Brexit and the EU budget Contents

Summary

The budget is going to be a contentious early issue during the UK’s negotiations over leaving the EU. It is crucial for both parties. The UK provides approximately 12% of the resources available to the EU budget, and is also a significant net contributor. The removal of the UK’s payments into the budget will require the other EU Member States to agree either to pay more into the budget, or draw less from it. Neither option is without difficulty, and those difficulties may colour the wider Brexit negotiations. The Government will have to consider its stance on continued budgetary contributions in the light of its impact on the wider negotiations, and the economic and political implications will need to be set against one another. The Government has stated that it is open to making payments towards specific programmes in order to cement a cooperative future relationship with the EU but there are already demands from the EU, for much wider contributions.

However, the strictly legal position of the UK on this issue appears to be strong. Article 50 provides for a ‘guillotine’ after two years if a withdrawal agreement is not reached unless all Member States, including the UK, agree to extend negotiations. Although there are competing interpretations, we conclude that if agreement is not reached, all EU law—including provisions concerning ongoing financial contributions and machinery for adjudication—will cease to apply, and the UK would be subject to no enforceable obligation to make any financial contribution at all. This would be undesirable for the remaining Member States, who would have to decide how to plug the hole in the budget created by the UK’s exit without any kind of transition. It would also damage the prospects of reaching friendly agreement on other issues. Nonetheless, the ultimate possibility of the UK walking away from negotiations without incurring financial commitments provides an important context.

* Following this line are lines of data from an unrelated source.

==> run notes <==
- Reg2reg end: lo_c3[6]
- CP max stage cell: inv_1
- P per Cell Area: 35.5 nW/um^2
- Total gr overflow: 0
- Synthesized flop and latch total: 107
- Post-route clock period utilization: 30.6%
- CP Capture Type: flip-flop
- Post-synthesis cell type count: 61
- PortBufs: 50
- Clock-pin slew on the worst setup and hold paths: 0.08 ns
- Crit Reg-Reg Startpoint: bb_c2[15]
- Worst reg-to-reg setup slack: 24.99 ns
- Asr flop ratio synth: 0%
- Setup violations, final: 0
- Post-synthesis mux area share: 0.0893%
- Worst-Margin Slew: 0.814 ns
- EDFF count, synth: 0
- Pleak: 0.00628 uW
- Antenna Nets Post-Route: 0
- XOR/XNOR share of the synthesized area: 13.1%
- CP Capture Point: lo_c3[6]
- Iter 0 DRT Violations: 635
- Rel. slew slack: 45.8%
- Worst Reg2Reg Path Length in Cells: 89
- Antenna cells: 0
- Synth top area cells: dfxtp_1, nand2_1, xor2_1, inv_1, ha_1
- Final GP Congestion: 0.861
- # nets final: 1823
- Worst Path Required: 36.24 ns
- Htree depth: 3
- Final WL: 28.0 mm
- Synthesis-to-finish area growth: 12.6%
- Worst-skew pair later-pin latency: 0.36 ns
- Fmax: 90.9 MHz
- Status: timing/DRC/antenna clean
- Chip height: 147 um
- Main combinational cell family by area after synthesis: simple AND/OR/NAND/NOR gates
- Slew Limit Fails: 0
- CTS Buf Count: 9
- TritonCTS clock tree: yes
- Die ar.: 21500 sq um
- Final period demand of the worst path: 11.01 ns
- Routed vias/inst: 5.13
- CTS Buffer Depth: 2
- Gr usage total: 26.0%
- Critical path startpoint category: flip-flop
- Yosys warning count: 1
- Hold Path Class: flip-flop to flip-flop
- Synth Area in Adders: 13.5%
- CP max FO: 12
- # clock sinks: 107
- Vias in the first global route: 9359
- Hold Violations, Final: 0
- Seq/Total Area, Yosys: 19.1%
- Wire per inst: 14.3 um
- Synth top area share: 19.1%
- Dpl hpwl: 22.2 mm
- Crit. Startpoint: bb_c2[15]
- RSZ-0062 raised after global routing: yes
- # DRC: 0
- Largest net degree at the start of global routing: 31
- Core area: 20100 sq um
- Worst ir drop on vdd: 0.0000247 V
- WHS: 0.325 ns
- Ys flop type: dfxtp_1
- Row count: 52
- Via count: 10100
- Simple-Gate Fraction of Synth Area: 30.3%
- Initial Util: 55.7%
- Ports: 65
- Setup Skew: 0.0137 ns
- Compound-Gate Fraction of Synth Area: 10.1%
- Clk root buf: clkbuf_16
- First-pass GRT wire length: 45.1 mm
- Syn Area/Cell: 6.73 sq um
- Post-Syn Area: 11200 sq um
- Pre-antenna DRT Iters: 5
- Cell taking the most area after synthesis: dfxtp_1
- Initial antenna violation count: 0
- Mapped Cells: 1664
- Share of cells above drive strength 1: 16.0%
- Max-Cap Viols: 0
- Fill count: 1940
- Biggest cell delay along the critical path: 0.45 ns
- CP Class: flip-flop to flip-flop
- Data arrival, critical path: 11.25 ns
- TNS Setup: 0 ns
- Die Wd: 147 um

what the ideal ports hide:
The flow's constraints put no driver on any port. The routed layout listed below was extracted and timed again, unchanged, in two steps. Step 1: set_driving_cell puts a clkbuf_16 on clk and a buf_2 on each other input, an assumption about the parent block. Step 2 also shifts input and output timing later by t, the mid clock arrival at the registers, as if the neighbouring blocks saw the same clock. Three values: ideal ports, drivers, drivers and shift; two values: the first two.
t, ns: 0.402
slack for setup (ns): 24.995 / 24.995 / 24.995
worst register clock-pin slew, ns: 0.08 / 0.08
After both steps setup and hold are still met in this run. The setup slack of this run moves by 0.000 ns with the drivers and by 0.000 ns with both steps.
What follows belongs to an exercise in optimizing a design on an open flow for small area, a short achievable clock period and few clock cycles; a production flow would make more cautious choices.
Only simulation tests tie the RTL to the original design; equivalence was not proved.
Power is estimated from default activity; no workload was simulated.

**flow/run.sh**
```bash
#!/bin/bash
# synth_recipe.tcl (not shown) runs the flow's synth.tcl, then flattens the netlist and writes it again
# the make line also repeats each setting of config.mk as NAME=value (left out here)
make -C /OpenROAD-flow-scripts/flow DESIGN_CONFIG=/design/flow/config.mk WORK_HOME=/design/flow/orfs CLKGATE_MAP_FILE= SYNTH_SCRIPT=/design/flow/synth_recipe.tcl finish
```
**flow/config.mk**
```make
export PLATFORM = sky130hd
export DESIGN_NAME = huffman
export DESIGN_NICKNAME = huffman
export VERILOG_FILES = /design/flow/design.v
export SDC_FILE = /design/flow/constraint.sdc
export NUM_CORES = 4
export LEC_CHECK = 0
export CAP_MARGIN = 20
export CORE_MARGIN = 2
export CORE_UTILIZATION = 40
export SLEW_MARGIN = 20
```
**flow/constraint.sdc**
```tcl
create_clock -name core_clock -period 6.0 [get_ports {clk}]
set_input_delay 1.2000 -clock core_clock [delete_from_list [all_inputs] [get_ports {clk}]]
set_output_delay 1.2000 -clock core_clock [all_outputs]
set_load 0.01 [all_outputs]
```
**flow/design.v**
```verilog
`timescale 1ns/10ps
module huffman(clk,
               reset,
               gray_valid,
               gray_data,
               CNT_valid,
               CNT1,
               CNT2,
               CNT3,
               CNT4,
               CNT5,
               CNT6,
               code_valid,
               HC1,
               HC2,
               HC3,
               HC4,
               HC5,
               HC6,
               M1,
               M2,
               M3,
               M4,
               M5,
               M6);
    input clk;
    input reset;
    input gray_valid;
    input [7:0] gray_data;
    output reg CNT_valid;
    output [7:0] CNT1, CNT2, CNT3, CNT4, CNT5, CNT6;
    output reg code_valid;
    output [7:0] HC1, HC2, HC3, HC4, HC5, HC6;
    output [7:0] M1, M2, M3, M4, M5, M6;
    reg gv_d;
    reg run;
    reg [6:0] cnt [0:5];
    reg [2:0] pos [0:5];
    reg [4:0] hc  [0:5];
    reg [4:0] mk  [0:5];
    wire active = CNT_valid | run;
    wire [4:0] gt;
    wire [4:0] sw;
    genvar g;
    generate
        for (g = 0; g < 5; g = g + 1) begin : cmp
            assign gt[g] = cnt[g] > cnt[g+1];
            if (g == 0) begin : f
                assign sw[g] = gt[g];
            end else begin : n
                assign sw[g] = gt[g] & ~gt[g-1];
            end
        end
    endgenerate
    wire merge = active & ~|gt;
    wire two_left = (pos[0][2:1] == 2'b00) & (pos[1][2:1] == 2'b00) &
                    (pos[2][2:1] == 2'b00) & (pos[3][2:1] == 2'b00) &
                    (pos[4][2:1] == 2'b00) & (pos[5][2:1] == 2'b00);
    wire last = merge & two_left;
    wire [6:0] sum = cnt[0] + cnt[1];
    always @(posedge clk) begin
        if (reset) begin
            gv_d       <= 1'b0;
            CNT_valid  <= 1'b0;
            run        <= 1'b0;
            code_valid <= 1'b0;
        end else begin
            gv_d       <= gray_valid;
            CNT_valid  <= gv_d & ~gray_valid;
            run        <= active & ~last;
            code_valid <= last;
        end
    end
    integer i;
    always @(posedge clk) begin
        for (i = 0; i < 6; i = i + 1) begin
            if (reset || last)
                cnt[i] <= 7'd0;
            else if (active) begin
                if (merge) begin
                    if (i == 0)
                        cnt[i] <= sum;
                    else if (i == 5)
                        cnt[i] <= 7'h7f;
                    else
                        cnt[i] <= cnt[(i+1)%6];
                end else if (i < 5 && sw[i%5])
                    cnt[i] <= cnt[(i+1)%6];
                else if (i > 0 && sw[(i+4)%5])
                    cnt[i] <= cnt[(i+5)%6];
            end else if (gray_valid && gray_data == 6 - i)
                cnt[i] <= cnt[i] + 7'd1;
        end
    end
    always @(posedge clk) begin
        for (i = 0; i < 6; i = i + 1) begin
            if (gray_valid) begin
                pos[i] <= 3'd5 - i;
                hc[i]  <= 5'd0;
                mk[i]  <= 5'd0;
            end else if (active) begin
                if (merge) begin
                    if (pos[i] != 3'd0)
                        pos[i] <= pos[i] - 3'd1;
                    if (pos[i][2:1] == 2'b00) begin
                        mk[i] <= {mk[i][3:0], 1'b1};
                        if (pos[i][0] == 1'b0)
                            hc[i] <= hc[i] | (~mk[i] & {mk[i][3:0], 1'b1});
                    end
                end else begin
                    if (pos[i] != 3'd5 && sw[pos[i]])
                        pos[i] <= pos[i] + 3'd1;
                    else if (pos[i] != 3'd0 && sw[pos[i] - 3'd1])
                        pos[i] <= pos[i] - 3'd1;
                end
            end
        end
    end
    assign CNT1 = {1'b0, cnt[5]};
    assign CNT2 = {1'b0, cnt[4]};
    assign CNT3 = {1'b0, cnt[3]};
    assign CNT4 = {1'b0, cnt[2]};
    assign CNT5 = {1'b0, cnt[1]};
    assign CNT6 = {1'b0, cnt[0]};
    assign HC1 = {3'b0, hc[0]};
    assign HC2 = {3'b0, hc[1]};
    assign HC3 = {3'b0, hc[2]};
    assign HC4 = {3'b0, hc[3]};
    assign HC5 = {3'b0, hc[4]};
    assign HC6 = {3'b0, hc[5]};
    assign M1 = {3'b0, mk[0]};
    assign M2 = {3'b0, mk[1]};
    assign M3 = {3'b0, mk[2]};
    assign M4 = {3'b0, mk[3]};
    assign M5 = {3'b0, mk[4]};
    assign M6 = {3'b0, mk[5]};
endmodule
```
==> run summary <==
[worst register-to-register path, cell delays in order (launching register included)]
cell                      delay [ps]
sky130_fd_sc_hd__dfxtp_1         470
sky130_fd_sc_hd__inv_1           140
sky130_fd_sc_hd__ha_1            320
sky130_fd_sc_hd__a21oi_1         140
sky130_fd_sc_hd__o21ai_0         140
sky130_fd_sc_hd__o22ai_2         650
sky130_fd_sc_hd__and3_1          450
sky130_fd_sc_hd__and3_1          380
sky130_fd_sc_hd__a21o_1          780
sky130_fd_sc_hd__buf_4           330
sky130_fd_sc_hd__nor2_1           50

Given the legal and political void that would be created by a disorderly exit, we share the Government’s view of the advantages of achieving a negotiated agreement. This is particularly the case given the provision in Article 50 for a withdrawal agreement to take account of the framework for an exiting state’s future relationship with the Union. If the Government wishes to include future market access on favourable terms as part of the discussions on the withdrawal agreement, it is likely to prove impossible to do so without also reaching agreement on the issue of the budget.

Many figures have been suggested for the UK’s ‘exit bill’, with the European Commission’s chief negotiator, Michel Barnier, reportedly putting the bill at close to €60 billion. This report seeks to examine the factors contributing to these suggestions and highlights the difficulty of arriving at any definitive figure. We explore the wide range of figures it is possible to produce, depending on the chosen calculations of liabilities, assets and any UK ‘share’.

We hope that a withdrawal agreement can indeed be reached within the two years of the Article 50 period. It is contingent on both sides recognising the gravity of the alternative and being willing to reach agreement on reasonable terms in the spirit of reciprocity.